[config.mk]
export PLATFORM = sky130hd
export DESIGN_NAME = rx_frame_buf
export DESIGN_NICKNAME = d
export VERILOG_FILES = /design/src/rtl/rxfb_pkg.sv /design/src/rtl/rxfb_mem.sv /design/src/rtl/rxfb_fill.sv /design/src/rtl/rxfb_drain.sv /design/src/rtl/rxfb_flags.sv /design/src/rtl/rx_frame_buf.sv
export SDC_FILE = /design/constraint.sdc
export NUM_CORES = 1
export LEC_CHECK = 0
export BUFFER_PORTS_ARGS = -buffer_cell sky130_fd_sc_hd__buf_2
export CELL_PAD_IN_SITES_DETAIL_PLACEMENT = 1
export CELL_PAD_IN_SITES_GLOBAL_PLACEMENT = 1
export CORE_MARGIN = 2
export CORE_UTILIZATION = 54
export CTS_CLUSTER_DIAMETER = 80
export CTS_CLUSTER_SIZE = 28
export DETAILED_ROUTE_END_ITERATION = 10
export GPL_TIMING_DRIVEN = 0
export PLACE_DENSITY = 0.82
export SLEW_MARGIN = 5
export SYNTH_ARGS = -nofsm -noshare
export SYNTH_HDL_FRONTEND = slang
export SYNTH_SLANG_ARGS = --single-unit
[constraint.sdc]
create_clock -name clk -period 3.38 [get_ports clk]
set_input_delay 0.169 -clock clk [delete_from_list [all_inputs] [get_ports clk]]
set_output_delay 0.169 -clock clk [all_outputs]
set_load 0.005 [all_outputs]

* * *

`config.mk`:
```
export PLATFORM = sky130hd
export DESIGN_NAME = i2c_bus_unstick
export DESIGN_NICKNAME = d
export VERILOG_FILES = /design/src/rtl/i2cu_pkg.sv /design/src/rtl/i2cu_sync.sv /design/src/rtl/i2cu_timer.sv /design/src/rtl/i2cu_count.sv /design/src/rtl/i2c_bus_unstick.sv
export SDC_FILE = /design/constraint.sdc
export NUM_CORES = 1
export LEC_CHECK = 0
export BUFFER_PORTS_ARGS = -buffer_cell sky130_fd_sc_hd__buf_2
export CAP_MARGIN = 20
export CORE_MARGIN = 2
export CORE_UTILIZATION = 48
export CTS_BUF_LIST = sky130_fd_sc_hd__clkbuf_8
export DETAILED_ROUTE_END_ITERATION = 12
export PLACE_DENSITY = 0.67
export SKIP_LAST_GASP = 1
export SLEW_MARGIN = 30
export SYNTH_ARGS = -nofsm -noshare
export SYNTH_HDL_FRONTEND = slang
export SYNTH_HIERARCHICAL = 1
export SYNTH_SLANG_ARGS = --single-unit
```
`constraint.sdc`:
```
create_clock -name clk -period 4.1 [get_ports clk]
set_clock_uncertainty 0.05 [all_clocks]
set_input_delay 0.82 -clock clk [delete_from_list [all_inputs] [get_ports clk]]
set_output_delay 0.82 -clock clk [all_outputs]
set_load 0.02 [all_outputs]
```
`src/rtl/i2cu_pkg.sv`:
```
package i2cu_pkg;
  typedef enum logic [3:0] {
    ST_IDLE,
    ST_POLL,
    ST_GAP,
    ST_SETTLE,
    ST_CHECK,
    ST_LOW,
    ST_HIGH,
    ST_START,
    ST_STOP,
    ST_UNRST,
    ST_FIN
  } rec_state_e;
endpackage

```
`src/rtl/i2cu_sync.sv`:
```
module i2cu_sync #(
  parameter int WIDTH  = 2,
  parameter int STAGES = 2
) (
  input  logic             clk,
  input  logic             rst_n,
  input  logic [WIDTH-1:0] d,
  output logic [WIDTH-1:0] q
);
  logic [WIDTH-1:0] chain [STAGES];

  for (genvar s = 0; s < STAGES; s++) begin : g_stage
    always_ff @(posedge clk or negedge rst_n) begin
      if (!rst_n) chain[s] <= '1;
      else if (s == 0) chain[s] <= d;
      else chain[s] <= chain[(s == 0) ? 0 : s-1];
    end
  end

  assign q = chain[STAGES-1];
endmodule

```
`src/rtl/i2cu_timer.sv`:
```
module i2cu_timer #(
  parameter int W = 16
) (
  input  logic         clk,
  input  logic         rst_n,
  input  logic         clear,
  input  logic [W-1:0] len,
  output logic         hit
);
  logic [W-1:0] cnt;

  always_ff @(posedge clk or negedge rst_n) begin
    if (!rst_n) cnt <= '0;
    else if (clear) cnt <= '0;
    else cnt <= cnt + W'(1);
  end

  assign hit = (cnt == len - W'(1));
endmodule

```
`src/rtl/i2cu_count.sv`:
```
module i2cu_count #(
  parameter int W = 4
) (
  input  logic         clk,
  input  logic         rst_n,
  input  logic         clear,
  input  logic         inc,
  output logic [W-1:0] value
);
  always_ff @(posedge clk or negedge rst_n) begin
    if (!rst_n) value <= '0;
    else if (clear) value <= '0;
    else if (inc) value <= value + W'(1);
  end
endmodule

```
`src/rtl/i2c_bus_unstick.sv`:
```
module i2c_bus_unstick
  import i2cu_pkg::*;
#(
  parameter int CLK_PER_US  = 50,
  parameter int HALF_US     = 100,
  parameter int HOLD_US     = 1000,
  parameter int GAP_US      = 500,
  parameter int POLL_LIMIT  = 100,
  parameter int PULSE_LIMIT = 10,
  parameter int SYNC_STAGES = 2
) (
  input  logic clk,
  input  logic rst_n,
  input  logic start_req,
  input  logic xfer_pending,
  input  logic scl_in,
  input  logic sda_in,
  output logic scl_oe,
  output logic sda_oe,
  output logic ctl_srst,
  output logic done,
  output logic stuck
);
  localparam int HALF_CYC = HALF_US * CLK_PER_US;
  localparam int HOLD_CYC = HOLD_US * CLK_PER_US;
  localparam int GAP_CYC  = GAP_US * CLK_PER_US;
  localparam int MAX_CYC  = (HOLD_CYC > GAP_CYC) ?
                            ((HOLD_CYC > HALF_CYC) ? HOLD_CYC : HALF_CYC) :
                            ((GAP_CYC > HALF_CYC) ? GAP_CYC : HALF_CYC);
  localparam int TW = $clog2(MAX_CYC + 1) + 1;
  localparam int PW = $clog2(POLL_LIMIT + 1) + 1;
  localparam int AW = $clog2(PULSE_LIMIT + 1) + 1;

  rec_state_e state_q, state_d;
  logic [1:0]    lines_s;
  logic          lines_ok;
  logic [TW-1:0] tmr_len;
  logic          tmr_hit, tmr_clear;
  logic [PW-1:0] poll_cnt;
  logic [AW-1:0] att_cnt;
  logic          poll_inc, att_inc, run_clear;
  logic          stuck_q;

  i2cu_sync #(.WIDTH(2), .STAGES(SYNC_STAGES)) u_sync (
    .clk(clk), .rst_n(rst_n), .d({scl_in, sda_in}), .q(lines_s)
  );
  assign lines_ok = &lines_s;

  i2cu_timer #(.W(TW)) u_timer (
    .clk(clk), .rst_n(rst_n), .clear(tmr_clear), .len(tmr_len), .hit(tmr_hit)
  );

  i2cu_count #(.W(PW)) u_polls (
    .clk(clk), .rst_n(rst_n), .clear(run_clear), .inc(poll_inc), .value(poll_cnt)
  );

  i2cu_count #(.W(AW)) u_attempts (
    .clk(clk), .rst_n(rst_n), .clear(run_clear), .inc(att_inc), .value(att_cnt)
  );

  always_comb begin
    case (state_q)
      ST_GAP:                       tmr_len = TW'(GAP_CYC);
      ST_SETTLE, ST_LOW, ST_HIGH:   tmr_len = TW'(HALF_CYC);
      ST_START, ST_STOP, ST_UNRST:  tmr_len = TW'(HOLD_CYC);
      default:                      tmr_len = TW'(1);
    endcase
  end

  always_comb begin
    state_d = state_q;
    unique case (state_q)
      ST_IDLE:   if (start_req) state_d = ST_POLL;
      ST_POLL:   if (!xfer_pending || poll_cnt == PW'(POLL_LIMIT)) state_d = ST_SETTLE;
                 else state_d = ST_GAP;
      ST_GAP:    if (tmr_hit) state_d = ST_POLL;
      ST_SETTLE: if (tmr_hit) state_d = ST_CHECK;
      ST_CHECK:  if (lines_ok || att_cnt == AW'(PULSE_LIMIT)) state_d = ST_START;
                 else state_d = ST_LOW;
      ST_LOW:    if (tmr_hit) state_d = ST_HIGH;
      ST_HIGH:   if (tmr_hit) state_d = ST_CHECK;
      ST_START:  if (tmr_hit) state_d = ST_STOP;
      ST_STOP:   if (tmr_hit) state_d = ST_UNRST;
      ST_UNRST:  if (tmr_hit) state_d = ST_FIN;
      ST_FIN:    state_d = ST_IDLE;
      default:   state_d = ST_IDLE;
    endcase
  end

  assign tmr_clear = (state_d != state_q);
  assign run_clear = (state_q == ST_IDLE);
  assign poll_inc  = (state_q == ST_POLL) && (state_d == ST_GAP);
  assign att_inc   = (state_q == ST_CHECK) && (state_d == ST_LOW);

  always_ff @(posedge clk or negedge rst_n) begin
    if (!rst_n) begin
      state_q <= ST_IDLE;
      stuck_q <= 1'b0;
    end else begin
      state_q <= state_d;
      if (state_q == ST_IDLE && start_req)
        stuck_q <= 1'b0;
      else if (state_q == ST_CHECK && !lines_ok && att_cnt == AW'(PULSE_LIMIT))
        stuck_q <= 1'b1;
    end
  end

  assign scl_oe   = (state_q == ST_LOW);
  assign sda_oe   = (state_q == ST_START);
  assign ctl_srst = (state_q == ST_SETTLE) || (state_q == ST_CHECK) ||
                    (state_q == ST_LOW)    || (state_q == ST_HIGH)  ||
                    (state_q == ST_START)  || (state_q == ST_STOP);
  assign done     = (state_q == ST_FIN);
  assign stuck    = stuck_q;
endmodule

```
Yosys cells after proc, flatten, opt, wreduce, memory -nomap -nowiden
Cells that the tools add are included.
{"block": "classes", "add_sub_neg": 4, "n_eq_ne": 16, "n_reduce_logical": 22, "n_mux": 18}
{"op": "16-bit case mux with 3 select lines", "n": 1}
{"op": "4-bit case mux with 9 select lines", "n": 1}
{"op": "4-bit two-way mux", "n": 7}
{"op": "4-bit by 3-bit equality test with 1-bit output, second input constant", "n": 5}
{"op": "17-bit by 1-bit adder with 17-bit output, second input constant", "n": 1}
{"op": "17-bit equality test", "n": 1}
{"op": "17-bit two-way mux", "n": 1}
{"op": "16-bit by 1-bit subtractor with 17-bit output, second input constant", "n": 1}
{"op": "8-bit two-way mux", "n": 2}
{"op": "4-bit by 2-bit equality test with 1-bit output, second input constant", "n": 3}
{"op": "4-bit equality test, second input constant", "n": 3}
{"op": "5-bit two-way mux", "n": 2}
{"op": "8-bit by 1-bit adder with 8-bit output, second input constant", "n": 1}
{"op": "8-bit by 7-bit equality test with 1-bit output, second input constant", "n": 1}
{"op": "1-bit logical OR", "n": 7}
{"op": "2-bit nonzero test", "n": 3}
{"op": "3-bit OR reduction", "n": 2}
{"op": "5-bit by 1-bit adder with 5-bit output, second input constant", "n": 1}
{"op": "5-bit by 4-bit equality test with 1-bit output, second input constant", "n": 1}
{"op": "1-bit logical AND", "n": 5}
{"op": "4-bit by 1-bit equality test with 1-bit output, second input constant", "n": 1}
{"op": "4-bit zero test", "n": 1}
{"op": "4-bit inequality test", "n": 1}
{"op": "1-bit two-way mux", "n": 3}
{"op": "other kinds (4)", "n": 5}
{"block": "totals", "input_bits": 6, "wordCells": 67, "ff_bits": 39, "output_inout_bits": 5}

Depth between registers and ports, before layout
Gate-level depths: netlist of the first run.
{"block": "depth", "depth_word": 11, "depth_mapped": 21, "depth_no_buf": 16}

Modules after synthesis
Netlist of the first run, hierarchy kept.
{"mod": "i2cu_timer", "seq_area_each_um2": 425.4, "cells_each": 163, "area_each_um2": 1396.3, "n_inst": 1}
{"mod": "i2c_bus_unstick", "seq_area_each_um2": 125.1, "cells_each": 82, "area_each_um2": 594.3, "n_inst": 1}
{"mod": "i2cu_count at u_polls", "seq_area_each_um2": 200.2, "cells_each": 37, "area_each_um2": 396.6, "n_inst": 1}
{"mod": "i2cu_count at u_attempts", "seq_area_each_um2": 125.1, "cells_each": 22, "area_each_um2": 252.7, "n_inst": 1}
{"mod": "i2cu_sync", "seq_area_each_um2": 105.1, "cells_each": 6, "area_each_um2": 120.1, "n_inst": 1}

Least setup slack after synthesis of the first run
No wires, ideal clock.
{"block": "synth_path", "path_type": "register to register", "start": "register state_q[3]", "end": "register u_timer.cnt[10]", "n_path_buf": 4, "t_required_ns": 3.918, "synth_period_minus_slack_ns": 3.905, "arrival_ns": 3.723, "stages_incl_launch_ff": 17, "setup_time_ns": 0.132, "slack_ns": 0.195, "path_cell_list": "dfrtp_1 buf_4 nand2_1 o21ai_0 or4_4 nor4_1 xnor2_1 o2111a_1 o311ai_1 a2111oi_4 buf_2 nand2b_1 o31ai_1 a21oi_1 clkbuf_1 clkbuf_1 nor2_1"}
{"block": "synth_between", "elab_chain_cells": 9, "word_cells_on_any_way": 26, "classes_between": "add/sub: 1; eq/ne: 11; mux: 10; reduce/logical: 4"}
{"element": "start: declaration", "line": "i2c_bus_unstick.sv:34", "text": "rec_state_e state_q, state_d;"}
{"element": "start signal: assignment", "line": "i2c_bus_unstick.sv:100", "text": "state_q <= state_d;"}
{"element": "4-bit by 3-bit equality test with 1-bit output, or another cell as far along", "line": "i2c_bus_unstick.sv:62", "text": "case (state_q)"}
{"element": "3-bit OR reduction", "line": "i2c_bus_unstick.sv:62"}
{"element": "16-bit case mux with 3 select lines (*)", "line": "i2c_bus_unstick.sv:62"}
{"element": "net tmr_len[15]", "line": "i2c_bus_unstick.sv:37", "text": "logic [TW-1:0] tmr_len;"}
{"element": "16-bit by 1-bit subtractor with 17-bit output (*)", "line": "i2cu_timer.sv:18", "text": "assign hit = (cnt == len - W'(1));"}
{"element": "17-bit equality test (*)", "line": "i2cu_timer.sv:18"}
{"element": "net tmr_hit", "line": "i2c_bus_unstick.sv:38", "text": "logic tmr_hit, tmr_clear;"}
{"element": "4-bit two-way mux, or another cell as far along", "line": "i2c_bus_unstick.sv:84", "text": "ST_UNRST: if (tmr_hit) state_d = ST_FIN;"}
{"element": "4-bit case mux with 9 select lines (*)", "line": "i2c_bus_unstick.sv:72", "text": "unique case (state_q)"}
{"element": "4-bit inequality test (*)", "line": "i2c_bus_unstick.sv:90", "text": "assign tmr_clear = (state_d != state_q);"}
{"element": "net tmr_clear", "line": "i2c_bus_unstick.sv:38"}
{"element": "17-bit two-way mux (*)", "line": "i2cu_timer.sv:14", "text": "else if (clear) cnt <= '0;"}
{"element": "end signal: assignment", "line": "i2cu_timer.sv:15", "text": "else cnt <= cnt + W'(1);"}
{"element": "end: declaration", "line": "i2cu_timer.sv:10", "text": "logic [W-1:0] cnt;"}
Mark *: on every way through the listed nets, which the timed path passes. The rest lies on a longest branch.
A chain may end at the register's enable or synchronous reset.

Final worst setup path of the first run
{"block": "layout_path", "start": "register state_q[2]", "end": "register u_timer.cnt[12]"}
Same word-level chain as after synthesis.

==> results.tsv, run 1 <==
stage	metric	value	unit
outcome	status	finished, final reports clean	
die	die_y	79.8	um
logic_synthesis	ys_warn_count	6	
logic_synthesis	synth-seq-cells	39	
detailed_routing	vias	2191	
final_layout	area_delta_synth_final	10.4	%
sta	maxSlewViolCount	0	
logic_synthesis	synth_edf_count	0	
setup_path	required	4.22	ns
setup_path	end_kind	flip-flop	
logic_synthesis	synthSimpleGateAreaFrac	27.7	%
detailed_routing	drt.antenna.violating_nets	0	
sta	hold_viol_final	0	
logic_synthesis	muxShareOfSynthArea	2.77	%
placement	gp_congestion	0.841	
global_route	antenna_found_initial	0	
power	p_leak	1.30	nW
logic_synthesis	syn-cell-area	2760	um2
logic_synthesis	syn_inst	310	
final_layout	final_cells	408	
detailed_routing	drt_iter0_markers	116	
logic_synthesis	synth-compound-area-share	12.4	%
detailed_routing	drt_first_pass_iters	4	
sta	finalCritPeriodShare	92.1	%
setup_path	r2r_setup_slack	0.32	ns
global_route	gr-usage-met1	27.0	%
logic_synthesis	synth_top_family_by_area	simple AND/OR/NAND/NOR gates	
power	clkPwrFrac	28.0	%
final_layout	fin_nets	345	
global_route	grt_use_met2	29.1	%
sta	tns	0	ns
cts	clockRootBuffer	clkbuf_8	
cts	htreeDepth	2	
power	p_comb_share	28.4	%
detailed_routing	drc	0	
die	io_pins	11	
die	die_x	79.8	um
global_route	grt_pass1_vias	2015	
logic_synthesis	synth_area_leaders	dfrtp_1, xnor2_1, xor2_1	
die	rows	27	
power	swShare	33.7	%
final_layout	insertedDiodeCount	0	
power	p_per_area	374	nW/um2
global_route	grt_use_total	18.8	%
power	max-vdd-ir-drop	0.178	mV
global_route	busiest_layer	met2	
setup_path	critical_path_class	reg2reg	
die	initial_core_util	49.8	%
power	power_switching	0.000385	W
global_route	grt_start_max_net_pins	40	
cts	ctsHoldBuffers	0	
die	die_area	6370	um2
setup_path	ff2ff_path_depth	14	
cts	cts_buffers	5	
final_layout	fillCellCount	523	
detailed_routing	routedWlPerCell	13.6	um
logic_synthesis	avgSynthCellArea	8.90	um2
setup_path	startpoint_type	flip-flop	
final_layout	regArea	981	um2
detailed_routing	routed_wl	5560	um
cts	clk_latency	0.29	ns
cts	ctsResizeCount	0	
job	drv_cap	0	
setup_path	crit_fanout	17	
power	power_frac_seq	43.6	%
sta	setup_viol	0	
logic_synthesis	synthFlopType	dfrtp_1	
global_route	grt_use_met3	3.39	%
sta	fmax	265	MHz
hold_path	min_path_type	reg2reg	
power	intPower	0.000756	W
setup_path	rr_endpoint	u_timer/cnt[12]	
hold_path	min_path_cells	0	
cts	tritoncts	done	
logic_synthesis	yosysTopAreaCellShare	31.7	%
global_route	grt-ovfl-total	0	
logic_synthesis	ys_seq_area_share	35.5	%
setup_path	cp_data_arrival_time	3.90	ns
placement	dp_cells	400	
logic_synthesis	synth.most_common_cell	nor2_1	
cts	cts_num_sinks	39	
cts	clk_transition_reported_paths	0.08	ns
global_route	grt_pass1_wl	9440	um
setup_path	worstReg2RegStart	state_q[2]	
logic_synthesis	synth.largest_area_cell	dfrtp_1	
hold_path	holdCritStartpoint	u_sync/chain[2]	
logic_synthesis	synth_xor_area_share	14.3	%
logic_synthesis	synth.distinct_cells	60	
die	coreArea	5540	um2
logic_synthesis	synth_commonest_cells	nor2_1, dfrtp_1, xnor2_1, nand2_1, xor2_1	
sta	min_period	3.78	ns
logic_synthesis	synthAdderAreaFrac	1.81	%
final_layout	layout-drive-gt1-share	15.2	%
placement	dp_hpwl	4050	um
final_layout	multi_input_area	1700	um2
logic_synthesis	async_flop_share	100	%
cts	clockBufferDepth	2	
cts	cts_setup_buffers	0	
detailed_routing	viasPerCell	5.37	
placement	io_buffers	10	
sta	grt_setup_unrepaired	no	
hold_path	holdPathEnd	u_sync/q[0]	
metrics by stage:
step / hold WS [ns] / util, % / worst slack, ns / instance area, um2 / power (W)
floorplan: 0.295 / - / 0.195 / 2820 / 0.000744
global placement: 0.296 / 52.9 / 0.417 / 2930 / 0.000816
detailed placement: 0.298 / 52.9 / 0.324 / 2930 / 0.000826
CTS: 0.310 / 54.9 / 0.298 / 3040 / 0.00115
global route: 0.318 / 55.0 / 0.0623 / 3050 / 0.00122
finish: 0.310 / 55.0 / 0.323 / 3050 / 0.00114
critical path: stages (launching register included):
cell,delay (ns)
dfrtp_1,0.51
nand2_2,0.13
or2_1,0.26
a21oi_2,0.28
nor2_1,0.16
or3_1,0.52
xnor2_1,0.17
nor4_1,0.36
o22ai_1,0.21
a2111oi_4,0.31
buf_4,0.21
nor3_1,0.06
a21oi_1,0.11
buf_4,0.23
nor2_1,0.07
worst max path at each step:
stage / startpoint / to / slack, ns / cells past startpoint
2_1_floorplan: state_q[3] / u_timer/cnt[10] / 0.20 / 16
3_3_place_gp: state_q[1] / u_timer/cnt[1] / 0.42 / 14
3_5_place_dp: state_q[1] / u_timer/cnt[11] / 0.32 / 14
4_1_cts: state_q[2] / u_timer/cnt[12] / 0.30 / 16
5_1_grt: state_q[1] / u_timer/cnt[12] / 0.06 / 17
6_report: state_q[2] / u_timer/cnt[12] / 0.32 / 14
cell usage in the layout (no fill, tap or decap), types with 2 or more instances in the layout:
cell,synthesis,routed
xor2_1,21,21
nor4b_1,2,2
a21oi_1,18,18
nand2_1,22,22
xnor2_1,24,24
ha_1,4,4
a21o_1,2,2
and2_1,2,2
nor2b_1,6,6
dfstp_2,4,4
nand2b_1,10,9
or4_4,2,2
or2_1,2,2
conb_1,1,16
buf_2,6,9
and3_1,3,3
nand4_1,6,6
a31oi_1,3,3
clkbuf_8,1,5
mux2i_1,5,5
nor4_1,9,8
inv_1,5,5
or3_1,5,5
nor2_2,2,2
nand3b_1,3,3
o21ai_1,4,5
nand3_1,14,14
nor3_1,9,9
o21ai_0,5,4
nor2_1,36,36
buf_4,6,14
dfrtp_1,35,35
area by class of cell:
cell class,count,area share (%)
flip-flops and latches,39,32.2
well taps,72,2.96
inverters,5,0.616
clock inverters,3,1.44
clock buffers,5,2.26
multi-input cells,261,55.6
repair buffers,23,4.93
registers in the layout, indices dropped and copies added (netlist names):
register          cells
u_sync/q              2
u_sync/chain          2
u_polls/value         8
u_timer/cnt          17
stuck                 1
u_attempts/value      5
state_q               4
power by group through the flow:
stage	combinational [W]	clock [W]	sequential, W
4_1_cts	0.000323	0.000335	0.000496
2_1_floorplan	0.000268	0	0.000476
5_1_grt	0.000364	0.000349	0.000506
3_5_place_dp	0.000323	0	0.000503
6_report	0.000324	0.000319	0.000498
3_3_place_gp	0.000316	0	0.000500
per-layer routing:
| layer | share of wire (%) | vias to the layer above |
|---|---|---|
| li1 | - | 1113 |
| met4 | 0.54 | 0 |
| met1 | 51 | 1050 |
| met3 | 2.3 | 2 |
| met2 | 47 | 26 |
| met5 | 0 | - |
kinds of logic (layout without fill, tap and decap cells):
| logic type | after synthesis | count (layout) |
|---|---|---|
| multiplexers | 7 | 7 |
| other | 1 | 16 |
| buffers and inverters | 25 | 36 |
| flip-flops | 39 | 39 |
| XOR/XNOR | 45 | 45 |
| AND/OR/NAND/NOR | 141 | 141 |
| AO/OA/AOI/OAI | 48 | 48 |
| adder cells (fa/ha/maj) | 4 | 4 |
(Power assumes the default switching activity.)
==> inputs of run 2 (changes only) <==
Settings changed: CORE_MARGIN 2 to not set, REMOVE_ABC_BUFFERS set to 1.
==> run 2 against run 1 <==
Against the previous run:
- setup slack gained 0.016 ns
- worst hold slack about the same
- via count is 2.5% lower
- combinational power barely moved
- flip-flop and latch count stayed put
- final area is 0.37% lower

# [TASK TO CARRY OUT]
Going through the data above, return each line with the word "localparam".

# [RESULT BELOW]
  localparam int HALF_CYC = HALF_US * CLK_PER_US;
  localparam int HOLD_CYC = HOLD_US * CLK_PER_US;
  localparam int GAP_CYC  = GAP_US * CLK_PER_US;
  localparam int MAX_CYC  = (HOLD_CYC > GAP_CYC) ?
  localparam int TW = $clog2(MAX_CYC + 1) + 1;
  localparam int PW = $clog2(POLL_LIMIT + 1) + 1;
  localparam int AW = $clog2(PULSE_LIMIT + 1) + 1;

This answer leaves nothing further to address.